Numbers first. This is it for Rudy – he half-assed it in Iowa and New Hampshire on the firm belief that he could take Florida and then flop a straight on SuperDuper Tuesday. He’s cooked;; the Great Mentioner says he’s coming out for McCain tomorrow. McCain only beat Romney by 3%, but by the rules, gets the whole nut (more on this in a bit). Nevertheless, Romney has enough money and delegates to hang on and see what happens on the 5th. Huckabee is still hanging around, although he has no money and precious little organization, but with Fred Thompson gone, he still has a chance to redneck his way into a nice chunk of delegates on the big day. Which leaves us with:
MCCAIN: Loved by the press in a way that would get a restraining order slapped on them, but largely unacceptable to movement conservatives (Tom DeLay, Rush Limbaugh, etc).
ROMNEY: Derided as “Multiple Choice Mitt” by true believers, unacceptable to holy rollers because he is TEH MORMAN!!!!!, but loaded with cash and clocking enough second-place finishes to stick around for a bit.

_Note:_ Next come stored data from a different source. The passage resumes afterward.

**config.mk**
```make
export PLATFORM = sky130hd
export DESIGN_NAME = sprite_renderer
export DESIGN_NICKNAME = d
export VERILOG_FILES = /design/src/sprite_pkg.sv /design/src/sprite_renderer.sv
export SDC_FILE = /design/constraint.sdc
export NUM_CORES = 1
export LEC_CHECK = 0
export CORE_ASPECT_RATIO = 1.75
export CORE_MARGIN = 1
export CORE_UTILIZATION = 33
export DETAILED_ROUTE_END_ITERATION = 10
export DONT_BUFFER_PORTS = 1
export HOLD_SLACK_MARGIN = 0.08
export PLACE_DENSITY = 0.58
export SETUP_SLACK_MARGIN = 0.3
export SLEW_MARGIN = 20
export SYNTH_ARGS = -nofsm -noshare
export SYNTH_HDL_FRONTEND = slang
export SYNTH_SLANG_ARGS = --single-unit
export TNS_END_PERCENT = 50
```
**constraint.sdc**
```tcl
create_clock -name CLK -period 3.7 [get_ports CLK]
set_clock_uncertainty 0.15 [all_clocks]
set_input_delay 0 -clock CLK [delete_from_list [all_inputs] [get_ports CLK]]
set_output_delay 0 -clock CLK [all_outputs]
set_load 0.01 [all_outputs]
```
==> config.mk <==
export PLATFORM = sky130hd
export DESIGN_NAME = carrd_vlsu
export DESIGN_NICKNAME = d
export VERILOG_FILES = /design/src/common/carrd_pkg.sv /design/src/lsu/carrd_vlsu.sv
export VERILOG_INCLUDE_DIRS = /design/src /design/src/common
export SDC_FILE = /design/constraint.sdc
export NUM_CORES = 1
export LEC_CHECK = 0
export BUFFER_PORTS_ARGS = -buffer_cell sky130_fd_sc_hd__buf_2
export CELL_PAD_IN_SITES_DETAIL_PLACEMENT = 1
export CELL_PAD_IN_SITES_GLOBAL_PLACEMENT = 2
export CORE_MARGIN = 8
export CORE_UTILIZATION = 31
export CTS_CLUSTER_SIZE = 28
export DETAILED_ROUTE_END_ITERATION = 8
export GPL_TIMING_DRIVEN = 0
export PLACE_DENSITY_LB_ADDON = 0.3
export SETUP_SLACK_MARGIN = 0.4
export SYNTH_ARGS = -nofsm -noshare
export SYNTH_HDL_FRONTEND = slang
export SYNTH_SLANG_ARGS = --single-unit
export TNS_END_PERCENT = 50
==> constraint.sdc <==
create_clock -name clk -period 6.65 [get_ports clk]
set_input_delay 1.33 -clock clk [delete_from_list [all_inputs] [get_ports clk]]
set_output_delay 1.33 -clock clk [all_outputs]
set_load 0.03 [all_outputs]
`src/common/carrd_params.svh`:
```
`ifndef CARRD_PARAMS_SVH
`define CARRD_PARAMS_SVH

// datapath sizes
`define CARRD_WORD_W  32          // element and scalar width
`define CARRD_LANES   4           // elements per vector register
`define CARRD_VLEN    128         // bits per vector register
`define CARRD_NREGS   32          // v0 .. v31
`define CARRD_ADDR_W  32          // byte address toward data memory

////////////////////
// major opcodes
`define CARRD_OP_V      7'b1010111  // OP-V arith and vsetvli
`define CARRD_OP_LOAD   7'b0000111  // LOAD-FP space, vle
`define CARRD_OP_STORE  7'b0100111  // STORE-FP space, vse

// funct3 of OP-V
`define CARRD_F3_IVV    3'b000      // vector-vector
`define CARRD_F3_IVX    3'b100      // vector-scalar
`define CARRD_F3_CFG    3'b111      // vsetvli
`define CARRD_W_E32     3'b110      // width field of a 32-bit load/store
`define CARRD_MOP_UNIT  2'b00       // unit-stride mop

// funct6 of the integer ops
`define CARRD_F6_VADD   6'b000000
`define CARRD_F6_VSUB   6'b000010
`define CARRD_F6_VAND   6'b001001
`define CARRD_F6_VOR    6'b001010
`define CARRD_F6_VXOR   6'b001011

`endif

```
`src/common/carrd_pkg.sv`:
```
`include "carrd_params.svh"

package carrd_pkg;

    ////////////////////
    // widths with a meaning
    typedef logic [`CARRD_WORD_W-1:0] word_t;      // one element / scalar / mem word
    typedef logic [`CARRD_VLEN-1:0]   vreg_t;      // full vector register

    // register index, 5 bits for 32 regs
    typedef logic [$clog2(`CARRD_NREGS)-1:0] vaddr_t;

    typedef logic [2:0] vl_t;                      // 0 .. 4 elements
    typedef logic [`CARRD_LANES-1:0] elem_mask_t;  // per-element write enable
    typedef logic [31:0] instr_t;                  // raw RVV encoding

    ////////////////////
    // state machines and ops

    // lane operation select
    typedef enum logic [2:0] {
        ALU_ADD,
        ALU_SUB,                                   // vs2 - vs1 / vs2 - rs1
        ALU_AND,
        ALU_OR,
        ALU_XOR
    } alu_op_e;

    // load/store sequencer
    typedef enum logic [1:0] {
        LSU_IDLE,
        LSU_BEAT,                                  // one wishbone beat per element
        LSU_WB                                     // load result waiting for the write port
    } lsu_state_e;

endpackage

```
`src/logic/carrd_issue.sv`:
```
`timescale 1ns/100ps
`include "carrd_params.svh"

module carrd_issue
    import carrd_pkg::*;
(
    input  logic       clk,
    input  logic       rst,
    input  logic       instr_cyc,
    input  logic       instr_stb,
    input  instr_t     instr_dat,
    input  word_t      instr_rs1,
    output logic       instr_ack,
    output vaddr_t     rd_addr_a,
    output vaddr_t     rd_addr_b,
    input  vreg_t      rd_data_a,
    input  vreg_t      rd_data_b,
    output logic       alu_start,
    output alu_op_e    alu_op,
    output vreg_t      alu_a,
    output vreg_t      alu_b,
    output vaddr_t     alu_vd,
    input  logic       alu_busy,
    output logic       lsu_start,
    output logic       lsu_we,
    output word_t      lsu_base,
    output vl_t        lsu_vl,
    output vreg_t      lsu_data,
    output vaddr_t     lsu_vd,
    input  logic       lsu_busy,
    output elem_mask_t wb_mask_vl,
    input  logic       wb_valid,
    input  vaddr_t     wb_vd
);

    logic [6:0] opcode;
    logic [2:0] funct3;
    logic [5:0] funct6;
    vaddr_t     f_vd, f_vs1, f_vs2;          // f_vd doubles as vs3 for stores
    alu_op_e    dec_op;
    logic       op_ok;
    logic       is_cfg, is_vx, is_alu, is_load, is_store;
    logic       hazard, unit_busy, accept;
    logic [`CARRD_NREGS-1:0] pending_q;      // write outstanding per register
    vl_t        vl_q;
    elem_mask_t mask_now;

    ////////////////////
    // decode
    assign opcode = instr_dat[6:0];
    assign f_vd   = instr_dat[11:7];
    assign funct3 = instr_dat[14:12];
    assign f_vs1  = instr_dat[19:15];
    assign f_vs2  = instr_dat[24:20];
    assign funct6 = instr_dat[31:26];       // vm bit 25 ignored

    always_comb begin
        op_ok  = 1'b1;
        dec_op = ALU_ADD;
        case (funct6)
            `CARRD_F6_VADD: dec_op = ALU_ADD;
            `CARRD_F6_VSUB: dec_op = ALU_SUB;
            `CARRD_F6_VAND: dec_op = ALU_AND;
            `CARRD_F6_VOR:  dec_op = ALU_OR;
            `CARRD_F6_VXOR: dec_op = ALU_XOR;
            default:        op_ok  = 1'b0;  // unsupported, acked and dropped
        endcase
    end

    assign is_cfg   = (opcode == `CARRD_OP_V) && (funct3 == `CARRD_F3_CFG);
    assign is_vx    = funct3 == `CARRD_F3_IVX;
    assign is_alu   = (opcode == `CARRD_OP_V) && op_ok && (is_vx || funct3 == `CARRD_F3_IVV);
    assign is_load  = (opcode == `CARRD_OP_LOAD) && (funct3 == `CARRD_W_E32)
                      && (instr_dat[27:26] == `CARRD_MOP_UNIT);
    assign is_store = (opcode == `CARRD_OP_STORE) && (funct3 == `CARRD_W_E32)
                      && (instr_dat[27:26] == `CARRD_MOP_UNIT);

    // operand reads, store data comes from vs3
    assign rd_addr_a = is_store ? f_vd : f_vs2;
    assign rd_addr_b = f_vs1;

    // tail elements stay untouched
    always_comb begin
        for (int i = 0; i < `CARRD_LANES; i++) begin
            mask_now[i] = i < int'(vl_q);
        end
    end

    ////////////////////
    // stall logic
    assign hazard = (is_alu && (pending_q[f_vs2] || pending_q[f_vd]
                                || (!is_vx && pending_q[f_vs1])))
                    || ((is_load || is_store) && pending_q[f_vd]);
    assign unit_busy = (is_alu && alu_busy) || ((is_load || is_store) && lsu_busy);
    // no new accept while ack of the previous one is out
    assign accept = instr_cyc && instr_stb && !instr_ack && !hazard && !unit_busy;

    always_ff @(posedge clk) begin
        if (rst) begin
            instr_ack <= 1'b0;
            alu_start <= 1'b0;
            lsu_start <= 1'b0;
            vl_q      <= vl_t'(`CARRD_LANES);
            pending_q <= '0;
        end else begin
            instr_ack <= accept;
            alu_start <= accept && is_alu;               // start goes out with the ack
            lsu_start <= accept && (is_load || is_store);
            if (accept && is_cfg) begin
                vl_q <= (instr_rs1 > word_t'(`CARRD_LANES)) ? vl_t'(`CARRD_LANES)
                                                            : vl_t'(instr_rs1[2:0]);
            end
            if (wb_valid) pending_q[wb_vd] <= 1'b0;      // retire first
            if (accept && (is_alu || is_load)) pending_q[f_vd] <= 1'b1;
        end
    end

    // dispatch payload
    always_ff @(posedge clk) begin
        if (accept) begin
            alu_op     <= dec_op;
            alu_a      <= rd_data_a;
            alu_b      <= is_vx ? {`CARRD_LANES{instr_rs1}} : rd_data_b;  // scalar broadcast
            alu_vd     <= f_vd;
            lsu_we     <= is_store;
            lsu_base   <= instr_rs1;
            lsu_vl     <= vl_q;
            wb_mask_vl <= mask_now;
        end
    end

    assign lsu_data = alu_a;   // vs3 was read on port a
    assign lsu_vd   = alu_vd;

endmodule

```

HUCKABEE: Still trying to prove that you can win the nomination with nothing but a mildly interesting personal story, a double-handful of good zingers, and Chuck Norris. Unacceptable to the kind of people who want to build a 900-foot fence across the Mexican border, but beloved by holy rollers, and the church angle gives him the potential to coast for a while on less material support than another candidate might need.
PAUL: Is he still living? He might have been better off running a third-party campaign the way he did in 1988, with the Libertarian brand name and plenty of loose cash.
So yeah. First past the post, McCain takes all the Florida delegates with 36% of the votes. And that’s not as many delegates as would normally be there, because the GOP gimped the Florida delegate count to punish them for jumping the gun on SuperDuper Tuesday. The Dems did the same thing only worse; they decertified the primaries for Michigan and Florida and will not award any delegates.
Now, what’s the practical impact of this? Well I’ll tell you:
Not once since the dawn of the primary era has the selection of the Presidential nominee gone down to candidates with less than 50% of the delegate totals hashing it out in the circus of a convention. What happens – over the course of a series of races in Iowa, then New Hampshire, then Super Tuesday, then the other assorted checkpoints over a period of months or (more likely) weeks – is that a gradual sense develops that it’s going to be candidate X. Once the blessed diadem of inevitability is placed on X’s brow, it’s all over with, and there will be a motion at the convention to make it unanimous, and then they’ll play the music and drop the confetti and generally try to pretend that we still have old-style conventions full of pomp and drama and smoke-filled rooms rather than meaningless 4-day infomercials. God, even I don’t care about this anymore.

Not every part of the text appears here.